Exercise goal
In the listing below, find the line that contains "met3 Demand/Resource: 4.72%" and the line that contains "CP: 0.34 ns". Quote both and every line between them, exactly, and nothing more.

Records to use
────────

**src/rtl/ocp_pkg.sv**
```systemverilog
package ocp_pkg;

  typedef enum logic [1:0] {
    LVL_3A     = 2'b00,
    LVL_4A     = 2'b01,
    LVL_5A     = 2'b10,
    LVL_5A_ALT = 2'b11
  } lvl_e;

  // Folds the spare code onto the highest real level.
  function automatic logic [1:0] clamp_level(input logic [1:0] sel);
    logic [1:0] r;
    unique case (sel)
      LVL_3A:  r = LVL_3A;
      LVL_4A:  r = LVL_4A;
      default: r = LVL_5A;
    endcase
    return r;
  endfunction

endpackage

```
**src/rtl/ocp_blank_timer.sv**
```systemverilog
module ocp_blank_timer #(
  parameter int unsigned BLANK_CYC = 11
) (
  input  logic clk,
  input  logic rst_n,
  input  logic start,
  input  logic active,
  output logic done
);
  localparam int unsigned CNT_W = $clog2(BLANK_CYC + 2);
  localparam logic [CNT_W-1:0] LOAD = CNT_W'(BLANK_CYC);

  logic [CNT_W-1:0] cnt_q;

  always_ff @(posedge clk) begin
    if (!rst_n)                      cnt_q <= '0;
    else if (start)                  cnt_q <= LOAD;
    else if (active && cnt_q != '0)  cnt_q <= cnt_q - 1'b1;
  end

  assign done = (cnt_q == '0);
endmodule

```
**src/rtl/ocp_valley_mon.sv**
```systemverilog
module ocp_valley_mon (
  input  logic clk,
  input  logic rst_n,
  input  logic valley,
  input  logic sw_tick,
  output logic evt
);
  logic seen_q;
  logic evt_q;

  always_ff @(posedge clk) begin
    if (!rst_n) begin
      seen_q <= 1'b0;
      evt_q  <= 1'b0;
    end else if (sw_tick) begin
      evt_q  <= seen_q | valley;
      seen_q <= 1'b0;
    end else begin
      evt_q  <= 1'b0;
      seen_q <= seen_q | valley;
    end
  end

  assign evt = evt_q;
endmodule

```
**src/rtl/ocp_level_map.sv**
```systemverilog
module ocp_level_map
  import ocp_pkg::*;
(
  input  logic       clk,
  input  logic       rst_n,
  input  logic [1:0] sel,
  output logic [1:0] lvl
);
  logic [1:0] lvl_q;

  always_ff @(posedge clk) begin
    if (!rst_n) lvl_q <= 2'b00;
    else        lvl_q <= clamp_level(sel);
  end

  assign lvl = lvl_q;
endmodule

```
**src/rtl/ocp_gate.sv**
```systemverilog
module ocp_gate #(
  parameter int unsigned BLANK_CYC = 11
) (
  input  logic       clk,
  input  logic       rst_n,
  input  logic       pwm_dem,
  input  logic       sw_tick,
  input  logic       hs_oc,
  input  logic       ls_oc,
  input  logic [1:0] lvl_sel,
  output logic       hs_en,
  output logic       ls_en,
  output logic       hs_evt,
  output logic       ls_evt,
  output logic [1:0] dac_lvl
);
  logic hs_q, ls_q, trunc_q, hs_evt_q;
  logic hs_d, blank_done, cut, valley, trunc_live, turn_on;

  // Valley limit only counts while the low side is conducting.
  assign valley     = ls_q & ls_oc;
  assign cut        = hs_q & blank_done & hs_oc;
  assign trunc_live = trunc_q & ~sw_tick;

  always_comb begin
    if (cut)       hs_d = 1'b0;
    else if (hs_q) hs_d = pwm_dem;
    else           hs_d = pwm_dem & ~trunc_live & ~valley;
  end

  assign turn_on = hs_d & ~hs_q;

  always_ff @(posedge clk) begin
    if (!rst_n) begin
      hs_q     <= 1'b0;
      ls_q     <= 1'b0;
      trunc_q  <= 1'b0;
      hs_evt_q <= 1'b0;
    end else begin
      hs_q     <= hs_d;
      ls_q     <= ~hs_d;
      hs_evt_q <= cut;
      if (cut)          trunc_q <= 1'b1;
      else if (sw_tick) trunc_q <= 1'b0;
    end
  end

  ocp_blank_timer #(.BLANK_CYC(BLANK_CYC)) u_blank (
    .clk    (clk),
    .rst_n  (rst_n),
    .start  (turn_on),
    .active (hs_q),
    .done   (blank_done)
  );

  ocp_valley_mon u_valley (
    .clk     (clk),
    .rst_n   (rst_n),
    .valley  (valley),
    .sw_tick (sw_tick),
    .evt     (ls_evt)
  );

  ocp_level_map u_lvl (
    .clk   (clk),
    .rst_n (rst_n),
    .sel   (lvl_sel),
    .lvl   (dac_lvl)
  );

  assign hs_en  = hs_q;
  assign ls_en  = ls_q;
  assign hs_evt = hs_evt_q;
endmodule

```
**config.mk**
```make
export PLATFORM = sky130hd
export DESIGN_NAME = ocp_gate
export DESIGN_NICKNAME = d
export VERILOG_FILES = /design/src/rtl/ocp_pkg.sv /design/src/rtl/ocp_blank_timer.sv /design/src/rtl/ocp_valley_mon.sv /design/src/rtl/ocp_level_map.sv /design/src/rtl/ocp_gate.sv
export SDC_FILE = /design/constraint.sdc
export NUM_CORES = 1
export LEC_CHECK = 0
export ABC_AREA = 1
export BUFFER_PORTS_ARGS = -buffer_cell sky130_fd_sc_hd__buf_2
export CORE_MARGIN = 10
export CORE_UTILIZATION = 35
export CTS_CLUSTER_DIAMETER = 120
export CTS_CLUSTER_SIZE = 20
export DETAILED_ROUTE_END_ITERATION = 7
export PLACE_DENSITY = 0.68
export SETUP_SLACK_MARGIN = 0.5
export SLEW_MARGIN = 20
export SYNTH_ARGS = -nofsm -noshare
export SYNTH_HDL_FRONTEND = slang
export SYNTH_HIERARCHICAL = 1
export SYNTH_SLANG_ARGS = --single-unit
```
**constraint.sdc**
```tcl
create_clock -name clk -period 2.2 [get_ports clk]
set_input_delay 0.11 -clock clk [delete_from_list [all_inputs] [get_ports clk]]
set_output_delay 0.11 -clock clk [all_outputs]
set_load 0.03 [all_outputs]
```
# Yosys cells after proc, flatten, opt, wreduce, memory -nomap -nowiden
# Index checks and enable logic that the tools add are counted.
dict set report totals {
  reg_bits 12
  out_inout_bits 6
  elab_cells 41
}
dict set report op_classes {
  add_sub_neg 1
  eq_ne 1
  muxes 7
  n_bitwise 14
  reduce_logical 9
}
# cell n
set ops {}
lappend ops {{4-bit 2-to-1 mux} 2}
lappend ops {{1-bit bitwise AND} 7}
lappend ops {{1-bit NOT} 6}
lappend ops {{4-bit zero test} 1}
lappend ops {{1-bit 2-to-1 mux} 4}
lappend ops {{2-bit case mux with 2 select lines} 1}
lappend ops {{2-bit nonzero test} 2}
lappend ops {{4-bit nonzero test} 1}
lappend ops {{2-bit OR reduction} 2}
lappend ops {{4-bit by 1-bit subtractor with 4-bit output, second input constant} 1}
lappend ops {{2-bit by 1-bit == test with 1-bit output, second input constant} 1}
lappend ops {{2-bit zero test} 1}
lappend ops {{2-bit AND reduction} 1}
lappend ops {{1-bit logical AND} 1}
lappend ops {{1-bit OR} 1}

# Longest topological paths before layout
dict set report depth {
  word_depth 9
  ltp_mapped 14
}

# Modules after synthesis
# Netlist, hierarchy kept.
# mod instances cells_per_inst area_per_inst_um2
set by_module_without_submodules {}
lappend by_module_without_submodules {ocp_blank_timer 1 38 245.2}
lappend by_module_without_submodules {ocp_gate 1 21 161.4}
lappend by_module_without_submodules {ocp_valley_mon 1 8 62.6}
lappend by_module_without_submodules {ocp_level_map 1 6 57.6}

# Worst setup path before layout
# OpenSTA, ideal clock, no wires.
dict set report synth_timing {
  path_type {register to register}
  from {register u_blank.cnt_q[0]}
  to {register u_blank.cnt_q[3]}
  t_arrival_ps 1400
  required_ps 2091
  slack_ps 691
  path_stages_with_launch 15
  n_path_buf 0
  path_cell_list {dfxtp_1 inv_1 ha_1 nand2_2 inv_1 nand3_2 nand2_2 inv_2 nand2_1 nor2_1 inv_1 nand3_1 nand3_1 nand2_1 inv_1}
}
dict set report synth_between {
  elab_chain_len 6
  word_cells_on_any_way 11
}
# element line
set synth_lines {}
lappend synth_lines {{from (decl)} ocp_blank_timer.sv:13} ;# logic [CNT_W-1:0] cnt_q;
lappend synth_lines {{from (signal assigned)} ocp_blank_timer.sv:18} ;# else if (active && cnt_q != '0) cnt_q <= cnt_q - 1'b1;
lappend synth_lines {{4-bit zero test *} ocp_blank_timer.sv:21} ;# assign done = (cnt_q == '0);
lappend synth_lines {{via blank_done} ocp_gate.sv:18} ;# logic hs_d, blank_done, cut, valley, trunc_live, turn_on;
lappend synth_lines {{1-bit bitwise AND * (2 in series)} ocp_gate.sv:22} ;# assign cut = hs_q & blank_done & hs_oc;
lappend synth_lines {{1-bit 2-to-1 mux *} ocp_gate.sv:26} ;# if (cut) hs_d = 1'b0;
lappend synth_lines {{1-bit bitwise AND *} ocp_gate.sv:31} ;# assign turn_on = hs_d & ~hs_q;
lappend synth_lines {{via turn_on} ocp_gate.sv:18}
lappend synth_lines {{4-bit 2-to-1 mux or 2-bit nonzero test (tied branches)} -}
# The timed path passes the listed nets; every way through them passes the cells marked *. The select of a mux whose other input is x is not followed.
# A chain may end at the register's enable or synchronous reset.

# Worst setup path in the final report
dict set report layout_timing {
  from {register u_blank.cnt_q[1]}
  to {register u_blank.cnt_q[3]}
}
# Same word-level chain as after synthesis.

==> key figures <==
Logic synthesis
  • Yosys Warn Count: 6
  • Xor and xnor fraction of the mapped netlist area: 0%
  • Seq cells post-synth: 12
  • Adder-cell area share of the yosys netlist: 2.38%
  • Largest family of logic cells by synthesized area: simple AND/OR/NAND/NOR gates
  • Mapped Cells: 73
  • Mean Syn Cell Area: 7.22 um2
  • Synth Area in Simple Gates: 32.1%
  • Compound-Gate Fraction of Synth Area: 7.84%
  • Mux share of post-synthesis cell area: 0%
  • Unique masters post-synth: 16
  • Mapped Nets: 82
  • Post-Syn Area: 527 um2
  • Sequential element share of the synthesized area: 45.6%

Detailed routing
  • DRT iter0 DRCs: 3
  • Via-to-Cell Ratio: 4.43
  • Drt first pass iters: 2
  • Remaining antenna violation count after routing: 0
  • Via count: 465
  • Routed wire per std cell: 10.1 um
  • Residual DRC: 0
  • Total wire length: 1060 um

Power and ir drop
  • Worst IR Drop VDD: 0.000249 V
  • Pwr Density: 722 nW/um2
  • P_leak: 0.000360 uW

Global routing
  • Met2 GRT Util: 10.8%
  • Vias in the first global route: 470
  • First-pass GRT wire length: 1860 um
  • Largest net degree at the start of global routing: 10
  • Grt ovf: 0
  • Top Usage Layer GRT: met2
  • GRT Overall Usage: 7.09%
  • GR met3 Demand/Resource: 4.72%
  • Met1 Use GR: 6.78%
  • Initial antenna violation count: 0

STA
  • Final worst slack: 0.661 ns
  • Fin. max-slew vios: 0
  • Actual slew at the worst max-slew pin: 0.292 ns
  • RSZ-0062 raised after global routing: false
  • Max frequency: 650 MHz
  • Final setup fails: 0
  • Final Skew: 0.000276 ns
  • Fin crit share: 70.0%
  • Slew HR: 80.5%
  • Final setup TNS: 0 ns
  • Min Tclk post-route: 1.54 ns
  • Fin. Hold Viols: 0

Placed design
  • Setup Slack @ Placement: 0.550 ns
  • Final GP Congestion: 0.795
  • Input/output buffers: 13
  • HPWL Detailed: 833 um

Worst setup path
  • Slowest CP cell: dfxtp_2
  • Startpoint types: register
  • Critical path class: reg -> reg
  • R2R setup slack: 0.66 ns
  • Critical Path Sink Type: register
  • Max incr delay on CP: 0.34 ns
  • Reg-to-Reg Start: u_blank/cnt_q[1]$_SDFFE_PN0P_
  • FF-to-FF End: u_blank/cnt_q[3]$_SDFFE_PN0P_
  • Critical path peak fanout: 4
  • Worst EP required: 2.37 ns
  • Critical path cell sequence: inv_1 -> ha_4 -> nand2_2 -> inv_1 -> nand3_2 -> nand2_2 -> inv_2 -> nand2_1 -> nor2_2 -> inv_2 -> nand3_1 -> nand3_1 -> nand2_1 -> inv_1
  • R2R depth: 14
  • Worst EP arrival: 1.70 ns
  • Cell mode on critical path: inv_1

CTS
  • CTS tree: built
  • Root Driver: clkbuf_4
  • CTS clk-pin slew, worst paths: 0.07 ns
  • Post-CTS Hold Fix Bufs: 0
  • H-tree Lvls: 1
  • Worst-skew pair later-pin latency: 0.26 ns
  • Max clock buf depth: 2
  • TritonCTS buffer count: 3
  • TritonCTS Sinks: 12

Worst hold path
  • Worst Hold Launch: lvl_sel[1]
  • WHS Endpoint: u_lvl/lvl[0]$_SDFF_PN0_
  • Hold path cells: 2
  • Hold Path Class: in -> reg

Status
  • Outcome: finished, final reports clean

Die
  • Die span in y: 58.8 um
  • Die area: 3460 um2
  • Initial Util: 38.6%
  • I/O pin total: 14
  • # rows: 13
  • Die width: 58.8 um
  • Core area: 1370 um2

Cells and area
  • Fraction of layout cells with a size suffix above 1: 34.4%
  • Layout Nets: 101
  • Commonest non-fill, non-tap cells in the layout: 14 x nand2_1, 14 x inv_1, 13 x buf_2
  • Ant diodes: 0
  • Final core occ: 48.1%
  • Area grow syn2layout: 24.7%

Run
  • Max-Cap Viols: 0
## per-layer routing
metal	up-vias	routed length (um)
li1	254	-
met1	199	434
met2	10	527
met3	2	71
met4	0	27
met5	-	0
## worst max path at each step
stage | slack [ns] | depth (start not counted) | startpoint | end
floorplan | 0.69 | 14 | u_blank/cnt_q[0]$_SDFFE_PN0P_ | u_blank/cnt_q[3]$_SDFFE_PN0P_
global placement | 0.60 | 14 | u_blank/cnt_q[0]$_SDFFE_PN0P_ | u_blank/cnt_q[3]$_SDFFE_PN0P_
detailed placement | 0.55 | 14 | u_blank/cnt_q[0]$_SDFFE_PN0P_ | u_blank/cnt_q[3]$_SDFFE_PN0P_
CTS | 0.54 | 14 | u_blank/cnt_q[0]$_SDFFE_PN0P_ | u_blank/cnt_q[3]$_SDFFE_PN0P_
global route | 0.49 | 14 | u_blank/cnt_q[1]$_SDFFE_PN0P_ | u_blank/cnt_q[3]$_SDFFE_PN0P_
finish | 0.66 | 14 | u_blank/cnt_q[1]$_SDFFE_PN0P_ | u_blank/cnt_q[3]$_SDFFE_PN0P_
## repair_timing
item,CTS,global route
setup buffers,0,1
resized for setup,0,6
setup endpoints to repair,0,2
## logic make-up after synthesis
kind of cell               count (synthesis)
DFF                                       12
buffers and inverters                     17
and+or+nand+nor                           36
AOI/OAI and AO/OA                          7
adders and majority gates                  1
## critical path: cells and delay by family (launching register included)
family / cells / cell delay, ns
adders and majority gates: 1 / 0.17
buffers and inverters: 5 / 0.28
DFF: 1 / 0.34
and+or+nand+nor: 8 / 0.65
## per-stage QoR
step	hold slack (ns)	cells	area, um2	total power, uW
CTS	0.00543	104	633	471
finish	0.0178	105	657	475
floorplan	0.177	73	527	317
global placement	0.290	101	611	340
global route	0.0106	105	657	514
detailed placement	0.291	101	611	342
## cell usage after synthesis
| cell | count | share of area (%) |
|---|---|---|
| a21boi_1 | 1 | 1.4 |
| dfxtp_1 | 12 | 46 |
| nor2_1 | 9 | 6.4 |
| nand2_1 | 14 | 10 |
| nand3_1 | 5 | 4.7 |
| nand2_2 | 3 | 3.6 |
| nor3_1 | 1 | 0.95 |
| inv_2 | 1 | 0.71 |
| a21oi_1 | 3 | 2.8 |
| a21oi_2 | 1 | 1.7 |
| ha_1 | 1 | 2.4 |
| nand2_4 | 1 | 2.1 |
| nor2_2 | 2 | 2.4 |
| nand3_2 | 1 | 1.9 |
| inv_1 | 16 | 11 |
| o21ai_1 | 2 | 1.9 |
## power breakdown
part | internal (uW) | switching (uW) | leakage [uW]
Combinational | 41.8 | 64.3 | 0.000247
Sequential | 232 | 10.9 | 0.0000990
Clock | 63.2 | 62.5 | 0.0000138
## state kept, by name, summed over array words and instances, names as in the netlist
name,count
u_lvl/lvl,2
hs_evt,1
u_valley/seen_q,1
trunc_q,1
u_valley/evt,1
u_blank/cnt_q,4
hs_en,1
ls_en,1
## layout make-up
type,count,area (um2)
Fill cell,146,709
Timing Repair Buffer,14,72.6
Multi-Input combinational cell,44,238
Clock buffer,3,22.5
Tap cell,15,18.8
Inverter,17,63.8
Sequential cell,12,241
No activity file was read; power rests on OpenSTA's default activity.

────────

Response to this exercise
  • GR met3 Demand/Resource: 4.72%
  • Met1 Use GR: 6.78%
  • Initial antenna violation count: 0

STA
  • Final worst slack: 0.661 ns
  • Fin. max-slew vios: 0
  • Actual slew at the worst max-slew pin: 0.292 ns
  • RSZ-0062 raised after global routing: false
  • Max frequency: 650 MHz
  • Final setup fails: 0
  • Final Skew: 0.000276 ns
  • Fin crit share: 70.0%
  • Slew HR: 80.5%
  • Final setup TNS: 0 ns
  • Min Tclk post-route: 1.54 ns
  • Fin. Hold Viols: 0

Placed design
  • Setup Slack @ Placement: 0.550 ns
  • Final GP Congestion: 0.795
  • Input/output buffers: 13
  • HPWL Detailed: 833 um

Worst setup path
  • Slowest CP cell: dfxtp_2
  • Startpoint types: register
  • Critical path class: reg -> reg
  • R2R setup slack: 0.66 ns
  • Critical Path Sink Type: register
  • Max incr delay on CP: 0.34 ns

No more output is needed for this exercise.